-- Listed records follows --

Context: an optimization exercise on an open-source flow, tuned for small area, a short achievable clock period and few clock cycles per item. The choices shown serve that exercise and are no tape-out recipe.
Only simulation tests tie the RTL to the original design; equivalence was not proved.
Power figures rest on the tool's default switching activity, not on a simulated workload.

==> flow/design.v <==
package rsa_pkg;
    localparam int DEF_WIDTH = 32;
    localparam int DEF_LIMBS = 4;
    localparam int MAX_OPW = 4096;
    typedef enum logic [1:0] {
        ST_IDLE,
        ST_ISSUE,
        ST_DRAIN,
        ST_DONE
    } state_t;
    function automatic logic [MAX_OPW-1:0] limb_sel(
        input logic [MAX_OPW-1:0] vec,
        input logic [31:0]        idx,
        input logic [31:0]        width
    );
        limb_sel = vec >> (idx * width);
    endfunction
endpackage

-- Listed records concluded --

Print all of the entries again, exactly as written.

Context: an optimization exercise on an open-source flow, tuned for small area, a short achievable clock period and few clock cycles per item. The choices shown serve that exercise and are no tape-out recipe.
Only simulation tests tie the RTL to the original design; equivalence was not proved.
Power figures rest on the tool's default switching activity, not on a simulated workload.

==> flow/design.v <==
package rsa_pkg;
    localparam int DEF_WIDTH = 32;
    localparam int DEF_LIMBS = 4;
    localparam int MAX_OPW = 4096;
    typedef enum logic [1:0] {
        ST_IDLE,
        ST_ISSUE,
        ST_DRAIN,
        ST_DONE
    } state_t;
    function automatic logic [MAX_OPW-1:0] limb_sel(
        input logic [MAX_OPW-1:0] vec,
        input logic [31:0]        idx,
        input logic [31:0]        width
    );
        limb_sel = vec >> (idx * width);
    endfunction
endpackage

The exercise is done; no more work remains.